The solution to the toilet seat battle is quite simple: man or woman... Close the lid when finished.
We have two bathrooms. One for the boys and one for the girls. Problem solved.
“I believe this is driven by lust. Women have told me that the single most erotic thing a man can do is lift something heavy... “
..and then do what with it?
Whoever made the "pee drip" on the rim needs to be admonished to take a couple of squares of TP and give it a quick wipe, whether the seat will be up or down. That's been my habit since my teens!

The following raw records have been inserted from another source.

<file path="src/rtl/sysctl_pkg.sv">
// Shared constants for the reset, priority and sleep control block and its controller.
package sysctl_pkg;

   // ************************************************************
   // Device register map
   // ************************************************************
   localparam logic [7:0] APP_CTRL_OFS = 8'h0C;
   localparam logic [7:0] LOW_POWER_OFS = 8'h10;
   localparam logic [31:0] APP_CTRL_RESET = 32'hFA050000;
   localparam logic [31:0] LOW_POWER_RESET = 32'h00000000;

   localparam logic [15:0] WRITE_UNLOCK_KEY = 16'h05FA;
   localparam logic [15:0] UNLOCK_KEY_READBACK = 16'hFA05;
   localparam int KEY_MSB = 31;
   localparam int KEY_LSB = 16;
   localparam int BYTE_ORDER_BIT = 15;
   localparam int SPLIT_MSB = 10;
   localparam int SPLIT_LSB = 8;
   localparam int SYS_RESET_REQ_BIT = 2;
   localparam int DEBUG_CLEAR_ACTIVE_BIT = 1;
   localparam int DEBUG_LOCAL_RESET_BIT = 0;
   localparam logic [31:0] APP_CTRL_WR_MASK = 32'hFFFF0704;

   localparam int EVENT_ON_PENDING_BIT = 4;
   localparam int DEEP_SELECT_BIT = 2;
   localparam int SLEEP_AFTER_HANDLER_BIT = 1;
   localparam logic [31:0] LOW_POWER_WR_MASK = 32'h00000016;

   localparam logic [2:0] SPLIT_RESET = 3'h0;

   // ************************************************************
   // Controller register map
   // ************************************************************
   localparam logic [7:0] CTL_ADDR_OFS = 8'h00;
   localparam logic [7:0] CTL_WDATA_OFS = 8'h04;
   localparam logic [7:0] CTL_CMD_OFS = 8'h08;
   localparam logic [7:0] CTL_STATUS_OFS = 8'h0C;
   localparam logic [7:0] CTL_RDATA_OFS = 8'h10;
   localparam int CMD_GO_BIT = 0;
   localparam int CMD_WRITE_BIT = 1;
   localparam int CMD_INSERT_KEY_BIT = 2;
   localparam int ST_BUSY_BIT = 0;
   localparam int ST_RESET_REQ_BIT = 1;
   localparam int ST_DEEP_BIT = 2;
   localparam int ST_LOW_POWER_BIT = 3;

   typedef enum logic [0:0] {
      HOST_IDLE = 1'b0,
      HOST_WAIT = 1'b1
   } host_state_e;

endpackage
</file>
<file path="src/rtl/sysctl_if.sv">
// Link between the system control block and its controller.
`timescale 1ns/10ps
interface sysctl_if;
   logic reg_req;
   logic reg_wr;
   logic [7:0] reg_addr;
   logic [31:0] reg_wdata;
   logic [31:0] reg_rdata;
   logic reg_ack;
   logic reset_req;
   logic deep_sel;
   logic low_power;

   modport dev (
      input reg_req, reg_wr, reg_addr, reg_wdata,
      output reg_rdata, reg_ack, reset_req, deep_sel, low_power
   );
   modport host (
      output reg_req, reg_wr, reg_addr, reg_wdata,
      input reg_rdata, reg_ack, reset_req, deep_sel, low_power
   );
endinterface

</file>
<file path="src/rtl/sysctl_dev.sv">
// System control block: keyed reset/priority register and low-power control register.
//
// The APB register port is this design's own decision.
`timescale 1ns/10ps
module sysctl_dev (
   input wire logic pclk,
   input wire logic presetn,
   sysctl_if.dev link,
   input wire logic [3:0] new_priority,
   input wire logic [3:0] active_priority,
   input wire logic wait_for_event_instr,
   input wire logic send_event_instr,
   input wire logic ext_event,
   input wire logic event_pend,
   input wire logic irq_pend_enabled,
   input wire logic irq_pend_disabled,
   input wire logic handler_to_thread,
   output logic preempt,
   output logic [3:0] group_mask,
   output logic event_latched
);

   // ************************************************************
   // State
   // ************************************************************
   typedef struct packed {
      logic [2:0] split;
      logic ev_on_pend;
      logic deep;
      logic sleep_exit;
      logic rst_req;
      logic [31:0] rdata;
      logic ack;
      logic ev_latch;
      logic waiting;
      logic preempt;
      logic [3:0] mask;
   } dev_state_s;

   dev_state_s st_r;
   dev_state_s st_nxt;

   logic key_ok;
   logic wr_take;
   logic rd_take;
   logic wake;
   logic [3:0] mask_c;
   logic [31:0] app_rd;
   logic [31:0] lp_rd;

   // ************************************************************
   // Combinational next state
   // ************************************************************
   always_comb begin
      st_nxt = st_r;
      st_nxt.ack = 1'b0;
      rd_take = link.reg_req && !link.reg_wr && !st_r.ack;
      wr_take = link.reg_req && link.reg_wr && !st_r.ack;
      // Only the exact unlock value opens the register; the readback key does not.
      // The check is made on the word exactly as the host presents it.
      key_ok = (link.reg_wdata[sysctl_pkg::KEY_MSB:sysctl_pkg::KEY_LSB]
                == sysctl_pkg::WRITE_UNLOCK_KEY);

      // Key status, byte order zero, split, and debug/reset bits zero.
      app_rd = 32'h00000000;
      app_rd[sysctl_pkg::KEY_MSB:sysctl_pkg::KEY_LSB] = sysctl_pkg::UNLOCK_KEY_READBACK;
      app_rd[sysctl_pkg::BYTE_ORDER_BIT] = 1'b0;
      app_rd[sysctl_pkg::SPLIT_MSB:sysctl_pkg::SPLIT_LSB] = st_r.split;
      app_rd[sysctl_pkg::SYS_RESET_REQ_BIT] = 1'b0;
      app_rd[sysctl_pkg::DEBUG_CLEAR_ACTIVE_BIT] = 1'b0;
      app_rd[sysctl_pkg::DEBUG_LOCAL_RESET_BIT] = 1'b0;

      lp_rd = 32'h00000000;
      lp_rd[sysctl_pkg::EVENT_ON_PENDING_BIT] = st_r.ev_on_pend;
      lp_rd[sysctl_pkg::DEEP_SELECT_BIT] = st_r.deep;
      lp_rd[sysctl_pkg::SLEEP_AFTER_HANDLER_BIT] = st_r.sleep_exit;

      // The acknowledge is a one-cycle pulse. A request still high in that cycle is
      // not taken again, so the host may drop it at the edge that sees the pulse.
      // Every request is answered, refused writes included, so the host never stalls.
      if (link.reg_req && !st_r.ack) begin
         st_nxt.ack = 1'b1;
      end

      // Unmapped offsets read as zero.
      if (rd_take) begin
         case (link.reg_addr)
            sysctl_pkg::APP_CTRL_OFS: st_nxt.rdata = app_rd;
            sysctl_pkg::LOW_POWER_OFS: st_nxt.rdata = lp_rd;
            default: st_nxt.rdata = 32'h00000000;
         endcase
      end

      // Only the split field and the reset request take write data; the other
      // fields of the keyed register are fixed.
      if (wr_take) begin
         case (link.reg_addr)
            sysctl_pkg::APP_CTRL_OFS: begin
               if (key_ok) begin
                  st_nxt.split = link.reg_wdata[sysctl_pkg::SPLIT_MSB:sysctl_pkg::SPLIT_LSB];
                  if (link.reg_wdata[sysctl_pkg::SYS_RESET_REQ_BIT]) begin
                     st_nxt.rst_req = 1'b1;
                  end
               end
            end
            sysctl_pkg::LOW_POWER_OFS: begin
               st_nxt.ev_on_pend = link.reg_wdata[sysctl_pkg::EVENT_ON_PENDING_BIT];
               st_nxt.deep = link.reg_wdata[sysctl_pkg::DEEP_SELECT_BIT];
               st_nxt.sleep_exit = link.reg_wdata[sysctl_pkg::SLEEP_AFTER_HANDLER_BIT];
            end
            default: begin
            end
         endcase
      end

      // ************************************************************
      // Priority split and wake logic
      // ************************************************************
      // Binary point: bits of the priority that count as group.
      case (st_r.split)
         3'h4: mask_c = 4'hE;
         3'h5: mask_c = 4'hC;
         3'h6: mask_c = 4'h8;
         3'h7: mask_c = 4'h0;
         default: mask_c = 4'hF;
      endcase
      st_nxt.mask = mask_c;
      // With the whole value taken as subpriority nothing ever preempts.
      st_nxt.preempt = (new_priority & mask_c) < (active_priority & mask_c);

      // Wake sources; disabled interrupts count only with event-on-pending set.
      wake = event_pend || irq_pend_enabled
             || (st_r.ev_on_pend && irq_pend_disabled)
             || send_event_instr || ext_event;

      // Sleep-on-exit shares the wait flag, so the same wake sources end it.
      // The wait flag is the low-power indication seen by the power logic;
      // its depth comes from the deep select bit alone.
      if (st_r.waiting) begin
         if (wake) begin
            st_nxt.waiting = 1'b0;
         end
      end else if (wait_for_event_instr) begin
         // A latched or simultaneous event lets the wait finish at once.
         if (st_r.ev_latch || wake) begin
            st_nxt.ev_latch = 1'b0;
         end else begin
            st_nxt.waiting = 1'b1;
         end
      end else begin
         if (wake) begin
            st_nxt.ev_latch = 1'b1;
         end
         if (handler_to_thread && st_r.sleep_exit) begin
            st_nxt.waiting = 1'b1;
         end
      end
   end

   // ************************************************************
   // Registers
   // ************************************************************
   always_ff @(posedge pclk or negedge presetn) begin
      if (!presetn) begin
         // Reset leaves the split at its all-group setting and clears the request.
         st_r.split <= sysctl_pkg::SPLIT_RESET;
         st_r.ev_on_pend <= sysctl_pkg::LOW_POWER_RESET[sysctl_pkg::EVENT_ON_PENDING_BIT];
         st_r.deep <= sysctl_pkg::LOW_POWER_RESET[sysctl_pkg::DEEP_SELECT_BIT];
         st_r.sleep_exit <= sysctl_pkg::LOW_POWER_RESET[sysctl_pkg::SLEEP_AFTER_HANDLER_BIT];
         st_r.rst_req <= 1'b0;
         st_r.rdata <= 32'h00000000;
         st_r.ack <= 1'b0;
         st_r.ev_latch <= 1'b0;
         st_r.waiting <= 1'b0;
         st_r.preempt <= 1'b0;
         st_r.mask <= 4'hF;
      end else begin
         st_r <= st_nxt;
      end
   end

   // ************************************************************
   // Outputs
   // ************************************************************
   // The request is only ever set here; only presetn clears it.
   assign link.reset_req = st_r.rst_req;
   assign link.reg_rdata = st_r.rdata;
   assign link.reg_ack = st_r.ack;
   assign link.deep_sel = st_r.deep;
   assign link.low_power = st_r.waiting;
   assign preempt = st_r.preempt;
   assign group_mask = st_r.mask;
   assign event_latched = st_r.ev_latch;

endmodule

</file>
<file path="src/flat_wrapper.sv">
// flat-port wrapper written by rule: the top's interface ports become plain ports
module sysctl_dev_flat 
  (pclk, presetn, new_priority, active_priority, wait_for_event_instr, send_event_instr, ext_event, event_pend, irq_pend_enabled, irq_pend_disabled, handler_to_thread, preempt, group_mask, event_latched, link_reg_req, link_reg_wr, link_reg_addr, link_reg_wdata, link_reg_rdata, link_reg_ack, link_reset_req, link_deep_sel, link_low_power);
  sysctl_if link_i ();
  input wire logic pclk;
  input wire logic presetn;
  input wire logic [3:0] new_priority;
  input wire logic [3:0] active_priority;
  input wire logic wait_for_event_instr;
  input wire logic send_event_instr;
  input wire logic ext_event;
  input wire logic event_pend;
  input wire logic irq_pend_enabled;
  input wire logic irq_pend_disabled;
  input wire logic handler_to_thread;
  output logic preempt;
  output logic [3:0] group_mask;
  output logic event_latched;
  input wire logic [$bits(link_i.reg_req)-1:0] link_reg_req;
  input wire logic [$bits(link_i.reg_wr)-1:0] link_reg_wr;
  input wire logic [$bits(link_i.reg_addr)-1:0] link_reg_addr;
  input wire logic [$bits(link_i.reg_wdata)-1:0] link_reg_wdata;
  output wire logic [$bits(link_i.reg_rdata)-1:0] link_reg_rdata;
  output wire logic [$bits(link_i.reg_ack)-1:0] link_reg_ack;
  output wire logic [$bits(link_i.reset_req)-1:0] link_reset_req;
  output wire logic [$bits(link_i.deep_sel)-1:0] link_deep_sel;
  output wire logic [$bits(link_i.low_power)-1:0] link_low_power;
  assign link_i.reg_req = link_reg_req;
  assign link_i.reg_wr = link_reg_wr;
  assign link_i.reg_addr = link_reg_addr;
  assign link_i.reg_wdata = link_reg_wdata;
  assign link_reg_rdata = link_i.reg_rdata;
  assign link_reg_ack = link_i.reg_ack;
  assign link_reset_req = link_i.reset_req;
  assign link_deep_sel = link_i.deep_sel;
  assign link_low_power = link_i.low_power;
  sysctl_dev u_core (.pclk(pclk), .presetn(presetn), .link(link_i), .new_priority(new_priority), .active_priority(active_priority), .wait_for_event_instr(wait_for_event_instr), .send_event_instr(send_event_instr), .ext_event(ext_event), .event_pend(event_pend), .irq_pend_enabled(irq_pend_enabled), .irq_pend_disabled(irq_pend_disabled), .handler_to_thread(handler_to_thread), .preempt(preempt), .group_mask(group_mask), .event_latched(event_latched));
endmodule
</file>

“Almost all of them do that. Build a back entrance to the den or man cave and sneak in. Sit in the truck for awhile. Putter in the yard, she will never come out there especially if you do anything that looks like work.
Are you still getting sex? Dont complain so much.”
A. My “man cave” is the cooking island in the kitchen, HUGE problem!
B. Of course not...are you kidding?
Leaving you and 35 years later asking if you ever thought of getting back together.
I don’t have that problem with the psych-bitch. Thirty-five years since the divorce and we still hate each other’s guts.
“The moral of my story is don’t sit down abrupt,
always look behind you girls, the seat may still be up! “
About as much fun as sitting on a closed lid in the dark in a moment of extreme urgency.
Well at least that’ll help stabilize the lid for the poor dears while they’re hovering and spraying all over everything. It also has the benefit of forcing men to sit to pee, or what the heck they’ll just pee all over the lid like hovering women do.